> **Work required**: Starting at the line that holds "[logic make-up (layout" and stopping at the line that holds "[layout make-up]", restate the records below word for word, with both of those lines included.

> **Data section**:
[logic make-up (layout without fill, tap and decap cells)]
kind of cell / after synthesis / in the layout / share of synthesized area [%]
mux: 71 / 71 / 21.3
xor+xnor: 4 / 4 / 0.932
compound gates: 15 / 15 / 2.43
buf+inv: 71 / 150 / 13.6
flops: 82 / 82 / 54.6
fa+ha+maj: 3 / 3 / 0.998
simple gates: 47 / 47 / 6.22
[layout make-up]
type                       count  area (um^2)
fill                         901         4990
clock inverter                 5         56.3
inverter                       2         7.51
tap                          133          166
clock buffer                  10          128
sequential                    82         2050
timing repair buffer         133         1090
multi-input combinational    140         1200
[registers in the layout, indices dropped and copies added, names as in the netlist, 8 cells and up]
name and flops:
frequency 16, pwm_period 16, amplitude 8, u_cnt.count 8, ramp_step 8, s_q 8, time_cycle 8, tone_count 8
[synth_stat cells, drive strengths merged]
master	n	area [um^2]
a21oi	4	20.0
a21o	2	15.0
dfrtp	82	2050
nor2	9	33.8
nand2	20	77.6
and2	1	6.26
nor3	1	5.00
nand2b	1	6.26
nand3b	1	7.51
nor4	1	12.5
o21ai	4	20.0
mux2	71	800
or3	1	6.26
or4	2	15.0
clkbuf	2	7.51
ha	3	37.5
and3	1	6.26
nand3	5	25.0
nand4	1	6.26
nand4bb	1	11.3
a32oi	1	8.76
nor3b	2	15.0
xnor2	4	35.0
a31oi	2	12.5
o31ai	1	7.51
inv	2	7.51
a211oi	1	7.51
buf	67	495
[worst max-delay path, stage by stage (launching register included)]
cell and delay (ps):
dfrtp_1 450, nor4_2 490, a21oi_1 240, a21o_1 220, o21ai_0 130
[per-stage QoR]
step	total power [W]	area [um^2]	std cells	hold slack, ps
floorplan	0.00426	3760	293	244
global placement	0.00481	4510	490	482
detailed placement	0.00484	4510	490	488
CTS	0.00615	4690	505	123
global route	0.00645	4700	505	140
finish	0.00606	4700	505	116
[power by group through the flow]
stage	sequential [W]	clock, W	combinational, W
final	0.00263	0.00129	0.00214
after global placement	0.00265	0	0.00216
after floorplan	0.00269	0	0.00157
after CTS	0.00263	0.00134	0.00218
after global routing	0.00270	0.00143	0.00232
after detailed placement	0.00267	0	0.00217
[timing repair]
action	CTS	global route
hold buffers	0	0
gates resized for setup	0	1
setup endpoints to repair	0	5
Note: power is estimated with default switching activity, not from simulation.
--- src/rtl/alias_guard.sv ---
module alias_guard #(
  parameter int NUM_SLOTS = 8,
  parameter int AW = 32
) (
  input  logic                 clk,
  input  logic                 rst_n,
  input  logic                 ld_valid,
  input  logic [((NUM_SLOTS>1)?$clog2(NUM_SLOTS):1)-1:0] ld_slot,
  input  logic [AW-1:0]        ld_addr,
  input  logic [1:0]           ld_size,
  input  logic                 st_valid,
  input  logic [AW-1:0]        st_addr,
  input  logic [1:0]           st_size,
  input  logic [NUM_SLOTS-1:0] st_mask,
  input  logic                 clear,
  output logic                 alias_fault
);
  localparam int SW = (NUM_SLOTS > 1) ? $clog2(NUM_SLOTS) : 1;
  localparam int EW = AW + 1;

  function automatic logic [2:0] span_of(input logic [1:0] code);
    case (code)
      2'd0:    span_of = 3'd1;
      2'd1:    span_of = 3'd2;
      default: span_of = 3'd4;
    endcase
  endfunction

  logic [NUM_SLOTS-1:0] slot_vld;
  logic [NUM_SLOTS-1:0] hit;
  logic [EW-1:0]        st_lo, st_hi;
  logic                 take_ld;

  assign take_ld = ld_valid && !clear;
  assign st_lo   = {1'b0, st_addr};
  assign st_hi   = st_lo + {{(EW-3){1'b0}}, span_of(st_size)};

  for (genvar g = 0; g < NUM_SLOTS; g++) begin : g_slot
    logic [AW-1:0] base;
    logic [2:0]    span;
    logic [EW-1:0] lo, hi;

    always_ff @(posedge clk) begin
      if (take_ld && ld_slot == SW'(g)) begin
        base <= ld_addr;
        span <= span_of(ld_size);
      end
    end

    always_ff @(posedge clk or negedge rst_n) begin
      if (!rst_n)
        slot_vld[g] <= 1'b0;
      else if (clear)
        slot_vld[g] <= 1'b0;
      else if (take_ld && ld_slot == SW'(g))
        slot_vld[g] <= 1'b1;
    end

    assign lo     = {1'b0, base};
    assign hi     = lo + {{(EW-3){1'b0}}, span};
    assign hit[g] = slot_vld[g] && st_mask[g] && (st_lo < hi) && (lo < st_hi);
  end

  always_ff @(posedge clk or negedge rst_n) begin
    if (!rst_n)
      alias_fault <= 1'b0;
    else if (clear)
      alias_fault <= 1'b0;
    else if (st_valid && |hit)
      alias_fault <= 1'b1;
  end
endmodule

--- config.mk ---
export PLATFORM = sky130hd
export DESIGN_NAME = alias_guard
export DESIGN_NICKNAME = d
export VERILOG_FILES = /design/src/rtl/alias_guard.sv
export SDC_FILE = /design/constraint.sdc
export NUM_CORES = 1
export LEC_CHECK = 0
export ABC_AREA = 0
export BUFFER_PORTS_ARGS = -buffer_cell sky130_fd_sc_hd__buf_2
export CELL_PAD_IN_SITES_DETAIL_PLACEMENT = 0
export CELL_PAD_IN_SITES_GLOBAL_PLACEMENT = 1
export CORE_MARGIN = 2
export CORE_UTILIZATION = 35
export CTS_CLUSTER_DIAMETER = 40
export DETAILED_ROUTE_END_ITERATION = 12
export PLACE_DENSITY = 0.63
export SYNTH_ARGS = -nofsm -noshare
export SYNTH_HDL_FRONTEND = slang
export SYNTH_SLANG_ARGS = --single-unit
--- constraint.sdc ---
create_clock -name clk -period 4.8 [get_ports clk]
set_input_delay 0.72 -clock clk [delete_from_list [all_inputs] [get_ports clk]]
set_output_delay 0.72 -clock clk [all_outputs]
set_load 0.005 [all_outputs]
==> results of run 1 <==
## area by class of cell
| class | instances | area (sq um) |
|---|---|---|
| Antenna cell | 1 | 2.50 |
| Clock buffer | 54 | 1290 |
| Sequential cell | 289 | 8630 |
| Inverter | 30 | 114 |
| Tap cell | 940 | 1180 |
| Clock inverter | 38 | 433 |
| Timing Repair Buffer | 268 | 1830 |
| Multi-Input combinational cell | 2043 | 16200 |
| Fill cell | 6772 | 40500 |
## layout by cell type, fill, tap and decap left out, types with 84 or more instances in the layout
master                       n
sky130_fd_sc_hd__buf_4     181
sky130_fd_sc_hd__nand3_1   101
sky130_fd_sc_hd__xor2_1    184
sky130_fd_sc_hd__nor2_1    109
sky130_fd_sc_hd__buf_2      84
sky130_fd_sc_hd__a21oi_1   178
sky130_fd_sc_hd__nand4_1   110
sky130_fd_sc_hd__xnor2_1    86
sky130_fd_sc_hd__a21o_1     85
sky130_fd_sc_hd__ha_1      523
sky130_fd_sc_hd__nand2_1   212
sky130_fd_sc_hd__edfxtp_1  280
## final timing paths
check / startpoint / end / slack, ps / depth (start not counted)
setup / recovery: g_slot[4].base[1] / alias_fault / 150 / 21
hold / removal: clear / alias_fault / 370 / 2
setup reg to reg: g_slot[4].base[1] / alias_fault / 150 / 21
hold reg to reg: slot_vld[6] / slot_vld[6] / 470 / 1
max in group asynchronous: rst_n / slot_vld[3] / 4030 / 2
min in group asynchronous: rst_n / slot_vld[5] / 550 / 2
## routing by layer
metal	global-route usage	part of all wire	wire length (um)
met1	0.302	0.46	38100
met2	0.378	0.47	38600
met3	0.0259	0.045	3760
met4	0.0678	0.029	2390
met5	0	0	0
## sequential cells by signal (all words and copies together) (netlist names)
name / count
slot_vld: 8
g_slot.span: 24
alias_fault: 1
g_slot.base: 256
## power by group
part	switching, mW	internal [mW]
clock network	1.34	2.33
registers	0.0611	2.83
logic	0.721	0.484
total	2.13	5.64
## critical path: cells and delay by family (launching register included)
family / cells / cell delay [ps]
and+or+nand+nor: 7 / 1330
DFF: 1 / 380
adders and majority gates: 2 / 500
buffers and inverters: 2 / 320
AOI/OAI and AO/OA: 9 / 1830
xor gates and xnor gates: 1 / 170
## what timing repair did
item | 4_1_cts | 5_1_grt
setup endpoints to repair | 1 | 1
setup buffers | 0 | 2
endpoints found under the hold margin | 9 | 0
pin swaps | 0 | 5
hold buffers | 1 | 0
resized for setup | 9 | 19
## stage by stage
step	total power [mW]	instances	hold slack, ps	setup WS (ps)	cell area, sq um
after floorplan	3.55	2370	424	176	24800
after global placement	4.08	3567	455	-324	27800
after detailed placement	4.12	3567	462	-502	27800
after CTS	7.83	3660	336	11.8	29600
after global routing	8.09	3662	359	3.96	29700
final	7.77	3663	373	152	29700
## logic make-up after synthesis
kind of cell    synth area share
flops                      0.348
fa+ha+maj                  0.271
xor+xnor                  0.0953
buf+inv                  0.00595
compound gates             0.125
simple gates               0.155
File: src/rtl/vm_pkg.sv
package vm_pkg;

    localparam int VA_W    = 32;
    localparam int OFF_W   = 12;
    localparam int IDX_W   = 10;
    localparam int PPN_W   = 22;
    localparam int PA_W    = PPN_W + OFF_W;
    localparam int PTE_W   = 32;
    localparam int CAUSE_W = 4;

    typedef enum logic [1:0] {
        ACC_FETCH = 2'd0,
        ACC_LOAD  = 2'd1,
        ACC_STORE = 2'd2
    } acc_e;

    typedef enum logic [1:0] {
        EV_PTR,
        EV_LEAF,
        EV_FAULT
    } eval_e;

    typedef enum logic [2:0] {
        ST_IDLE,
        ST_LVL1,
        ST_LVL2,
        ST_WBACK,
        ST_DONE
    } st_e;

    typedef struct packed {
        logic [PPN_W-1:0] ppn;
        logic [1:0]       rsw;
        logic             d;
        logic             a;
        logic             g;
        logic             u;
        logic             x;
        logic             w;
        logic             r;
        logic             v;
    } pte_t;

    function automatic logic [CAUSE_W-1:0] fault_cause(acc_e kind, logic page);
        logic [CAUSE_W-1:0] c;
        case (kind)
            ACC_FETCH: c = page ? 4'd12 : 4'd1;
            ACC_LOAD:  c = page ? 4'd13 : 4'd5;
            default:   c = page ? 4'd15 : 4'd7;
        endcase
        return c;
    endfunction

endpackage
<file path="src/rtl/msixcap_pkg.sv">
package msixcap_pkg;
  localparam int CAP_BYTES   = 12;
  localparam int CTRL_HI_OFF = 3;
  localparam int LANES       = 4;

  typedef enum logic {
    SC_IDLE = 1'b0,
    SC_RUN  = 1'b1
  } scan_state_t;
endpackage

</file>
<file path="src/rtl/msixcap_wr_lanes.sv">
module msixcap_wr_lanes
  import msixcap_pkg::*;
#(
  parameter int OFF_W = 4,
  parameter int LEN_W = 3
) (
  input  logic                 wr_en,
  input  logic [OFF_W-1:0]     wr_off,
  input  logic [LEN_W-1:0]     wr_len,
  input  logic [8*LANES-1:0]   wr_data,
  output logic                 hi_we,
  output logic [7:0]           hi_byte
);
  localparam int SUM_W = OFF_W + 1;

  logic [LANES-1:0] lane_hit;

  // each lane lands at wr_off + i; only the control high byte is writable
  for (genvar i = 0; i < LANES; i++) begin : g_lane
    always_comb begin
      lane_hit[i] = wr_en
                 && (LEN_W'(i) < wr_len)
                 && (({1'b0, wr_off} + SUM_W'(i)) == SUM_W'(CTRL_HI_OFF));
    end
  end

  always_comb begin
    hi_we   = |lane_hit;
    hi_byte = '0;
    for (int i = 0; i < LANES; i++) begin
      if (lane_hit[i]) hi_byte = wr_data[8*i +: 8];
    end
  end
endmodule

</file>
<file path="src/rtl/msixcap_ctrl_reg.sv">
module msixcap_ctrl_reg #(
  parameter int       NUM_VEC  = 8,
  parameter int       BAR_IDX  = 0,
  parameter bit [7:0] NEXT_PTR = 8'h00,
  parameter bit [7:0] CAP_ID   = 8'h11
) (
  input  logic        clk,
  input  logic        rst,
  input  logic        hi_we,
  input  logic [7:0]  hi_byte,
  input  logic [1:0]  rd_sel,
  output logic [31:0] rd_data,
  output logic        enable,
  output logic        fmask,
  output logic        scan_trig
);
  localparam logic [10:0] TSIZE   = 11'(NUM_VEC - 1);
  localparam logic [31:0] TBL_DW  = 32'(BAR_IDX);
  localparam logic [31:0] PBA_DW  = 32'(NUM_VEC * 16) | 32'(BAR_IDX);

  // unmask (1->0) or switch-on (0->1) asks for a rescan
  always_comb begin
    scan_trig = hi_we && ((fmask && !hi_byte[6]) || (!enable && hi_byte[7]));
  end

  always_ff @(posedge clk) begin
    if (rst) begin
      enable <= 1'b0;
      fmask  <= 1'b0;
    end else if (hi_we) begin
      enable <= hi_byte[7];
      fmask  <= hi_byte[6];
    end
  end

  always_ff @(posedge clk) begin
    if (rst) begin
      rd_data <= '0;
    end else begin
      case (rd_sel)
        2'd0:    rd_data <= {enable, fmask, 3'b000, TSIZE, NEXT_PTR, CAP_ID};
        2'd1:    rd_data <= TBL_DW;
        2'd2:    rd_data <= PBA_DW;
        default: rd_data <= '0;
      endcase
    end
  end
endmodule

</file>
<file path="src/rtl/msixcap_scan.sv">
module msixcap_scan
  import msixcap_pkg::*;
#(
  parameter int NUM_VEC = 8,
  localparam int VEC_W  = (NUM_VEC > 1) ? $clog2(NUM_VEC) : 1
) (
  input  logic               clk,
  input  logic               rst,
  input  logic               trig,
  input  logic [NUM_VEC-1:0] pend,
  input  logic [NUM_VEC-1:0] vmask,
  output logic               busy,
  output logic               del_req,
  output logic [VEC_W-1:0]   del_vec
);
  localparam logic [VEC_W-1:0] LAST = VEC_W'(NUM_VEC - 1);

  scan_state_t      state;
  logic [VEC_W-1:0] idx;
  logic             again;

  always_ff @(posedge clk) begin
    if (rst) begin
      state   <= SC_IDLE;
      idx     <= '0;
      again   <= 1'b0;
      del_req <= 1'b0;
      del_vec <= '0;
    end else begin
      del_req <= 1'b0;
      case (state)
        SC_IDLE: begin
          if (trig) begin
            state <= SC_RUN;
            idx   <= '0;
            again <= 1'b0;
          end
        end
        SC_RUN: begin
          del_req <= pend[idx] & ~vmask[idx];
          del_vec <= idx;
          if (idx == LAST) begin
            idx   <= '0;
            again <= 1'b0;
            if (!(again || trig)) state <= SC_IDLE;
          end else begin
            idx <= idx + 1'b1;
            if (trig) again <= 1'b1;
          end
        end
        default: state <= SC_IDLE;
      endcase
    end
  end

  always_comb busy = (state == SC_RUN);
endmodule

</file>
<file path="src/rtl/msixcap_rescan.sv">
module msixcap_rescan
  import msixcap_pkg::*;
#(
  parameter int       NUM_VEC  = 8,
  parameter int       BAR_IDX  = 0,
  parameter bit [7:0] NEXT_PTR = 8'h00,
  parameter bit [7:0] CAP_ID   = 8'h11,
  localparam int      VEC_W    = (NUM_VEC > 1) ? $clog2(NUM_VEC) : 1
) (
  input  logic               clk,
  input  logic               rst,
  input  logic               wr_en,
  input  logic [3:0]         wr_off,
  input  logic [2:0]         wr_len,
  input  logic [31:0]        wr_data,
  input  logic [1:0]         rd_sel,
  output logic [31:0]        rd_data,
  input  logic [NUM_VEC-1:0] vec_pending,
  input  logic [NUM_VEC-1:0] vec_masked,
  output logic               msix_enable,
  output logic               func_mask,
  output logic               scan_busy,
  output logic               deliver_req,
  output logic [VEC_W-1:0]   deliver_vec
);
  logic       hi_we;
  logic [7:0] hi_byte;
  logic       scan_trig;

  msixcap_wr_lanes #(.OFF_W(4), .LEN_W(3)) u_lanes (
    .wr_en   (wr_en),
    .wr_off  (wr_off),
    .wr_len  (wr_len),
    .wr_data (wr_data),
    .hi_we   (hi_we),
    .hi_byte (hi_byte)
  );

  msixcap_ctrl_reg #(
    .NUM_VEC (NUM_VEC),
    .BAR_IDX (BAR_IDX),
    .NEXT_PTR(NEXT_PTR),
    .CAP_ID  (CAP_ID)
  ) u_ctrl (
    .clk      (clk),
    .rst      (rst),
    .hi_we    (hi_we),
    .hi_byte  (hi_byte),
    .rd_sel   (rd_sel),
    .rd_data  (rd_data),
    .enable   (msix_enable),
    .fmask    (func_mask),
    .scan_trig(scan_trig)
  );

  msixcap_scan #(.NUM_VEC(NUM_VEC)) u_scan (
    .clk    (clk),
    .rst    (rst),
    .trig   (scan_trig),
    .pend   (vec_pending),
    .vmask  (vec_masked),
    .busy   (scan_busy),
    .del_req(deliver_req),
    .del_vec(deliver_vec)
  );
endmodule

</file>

* * *

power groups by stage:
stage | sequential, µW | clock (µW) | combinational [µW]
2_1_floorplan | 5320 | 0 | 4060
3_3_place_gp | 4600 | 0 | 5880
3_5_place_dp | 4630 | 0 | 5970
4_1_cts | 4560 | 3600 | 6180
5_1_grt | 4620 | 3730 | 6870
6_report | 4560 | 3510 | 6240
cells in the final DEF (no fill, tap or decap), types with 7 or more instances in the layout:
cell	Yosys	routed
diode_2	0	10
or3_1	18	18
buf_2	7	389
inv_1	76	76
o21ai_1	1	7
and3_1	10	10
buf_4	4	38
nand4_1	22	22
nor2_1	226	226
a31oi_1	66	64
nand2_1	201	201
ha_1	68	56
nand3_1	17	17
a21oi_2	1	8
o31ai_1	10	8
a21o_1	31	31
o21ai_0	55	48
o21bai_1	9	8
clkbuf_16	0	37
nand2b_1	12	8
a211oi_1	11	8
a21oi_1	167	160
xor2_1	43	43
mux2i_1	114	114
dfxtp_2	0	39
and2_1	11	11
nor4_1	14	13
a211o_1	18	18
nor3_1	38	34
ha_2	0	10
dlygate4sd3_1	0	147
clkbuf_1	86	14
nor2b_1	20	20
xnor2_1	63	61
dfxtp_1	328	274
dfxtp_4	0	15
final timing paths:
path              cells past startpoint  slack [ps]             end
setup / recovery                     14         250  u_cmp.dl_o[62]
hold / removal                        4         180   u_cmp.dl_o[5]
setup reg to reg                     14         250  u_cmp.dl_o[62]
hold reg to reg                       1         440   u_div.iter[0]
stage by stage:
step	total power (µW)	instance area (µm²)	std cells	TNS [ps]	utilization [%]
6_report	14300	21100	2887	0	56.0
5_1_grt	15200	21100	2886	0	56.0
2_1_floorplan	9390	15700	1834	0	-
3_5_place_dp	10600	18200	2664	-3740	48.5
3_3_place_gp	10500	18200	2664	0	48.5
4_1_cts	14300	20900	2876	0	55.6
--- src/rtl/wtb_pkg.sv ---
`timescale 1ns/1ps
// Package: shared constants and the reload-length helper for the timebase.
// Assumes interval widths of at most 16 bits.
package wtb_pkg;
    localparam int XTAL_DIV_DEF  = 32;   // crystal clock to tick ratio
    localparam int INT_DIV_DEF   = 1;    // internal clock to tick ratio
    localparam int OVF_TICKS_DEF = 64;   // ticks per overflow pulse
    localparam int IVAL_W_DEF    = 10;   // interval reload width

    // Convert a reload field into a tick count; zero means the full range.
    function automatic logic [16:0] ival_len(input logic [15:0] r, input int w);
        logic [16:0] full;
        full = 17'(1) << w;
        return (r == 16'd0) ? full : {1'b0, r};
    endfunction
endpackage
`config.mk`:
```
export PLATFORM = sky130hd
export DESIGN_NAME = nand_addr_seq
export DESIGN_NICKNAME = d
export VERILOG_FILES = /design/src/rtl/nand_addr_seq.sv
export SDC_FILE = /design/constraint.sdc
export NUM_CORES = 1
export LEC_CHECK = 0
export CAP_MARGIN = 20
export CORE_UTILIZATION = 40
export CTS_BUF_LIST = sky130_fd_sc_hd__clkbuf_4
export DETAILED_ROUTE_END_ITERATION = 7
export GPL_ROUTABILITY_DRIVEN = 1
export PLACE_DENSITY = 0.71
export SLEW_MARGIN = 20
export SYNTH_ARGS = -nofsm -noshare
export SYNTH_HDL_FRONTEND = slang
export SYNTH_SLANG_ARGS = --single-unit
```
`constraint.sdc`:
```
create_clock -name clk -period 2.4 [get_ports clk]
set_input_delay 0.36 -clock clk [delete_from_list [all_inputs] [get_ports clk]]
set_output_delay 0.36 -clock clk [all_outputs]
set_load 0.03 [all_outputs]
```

> **Exercise answer**:
[logic make-up (layout without fill, tap and decap cells)]
kind of cell / after synthesis / in the layout / share of synthesized area [%]
mux: 71 / 71 / 21.3
xor+xnor: 4 / 4 / 0.932
compound gates: 15 / 15 / 2.43
buf+inv: 71 / 150 / 13.6
flops: 82 / 82 / 54.6
fa+ha+maj: 3 / 3 / 0.998
simple gates: 47 / 47 / 6.22
[layout make-up]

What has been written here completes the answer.